> _What the task requires_:
Below are records; copy exactly the line containing "kind | cells | cell delay [ps]" and every line after it, through the last.

> _Task material_:
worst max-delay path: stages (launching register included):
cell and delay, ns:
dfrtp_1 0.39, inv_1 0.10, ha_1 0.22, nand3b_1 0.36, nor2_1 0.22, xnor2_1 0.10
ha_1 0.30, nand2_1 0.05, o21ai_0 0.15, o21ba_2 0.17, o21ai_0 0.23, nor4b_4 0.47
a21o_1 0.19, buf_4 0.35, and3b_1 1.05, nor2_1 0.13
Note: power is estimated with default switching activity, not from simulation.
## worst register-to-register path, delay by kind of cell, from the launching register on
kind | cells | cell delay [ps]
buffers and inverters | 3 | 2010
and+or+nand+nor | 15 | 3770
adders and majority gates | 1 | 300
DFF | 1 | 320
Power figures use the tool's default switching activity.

> _Solution_:
kind | cells | cell delay [ps]
buffers and inverters | 3 | 2010
and+or+nand+nor | 15 | 3770
adders and majority gates | 1 | 300
DFF | 1 | 320
Power figures use the tool's default switching activity.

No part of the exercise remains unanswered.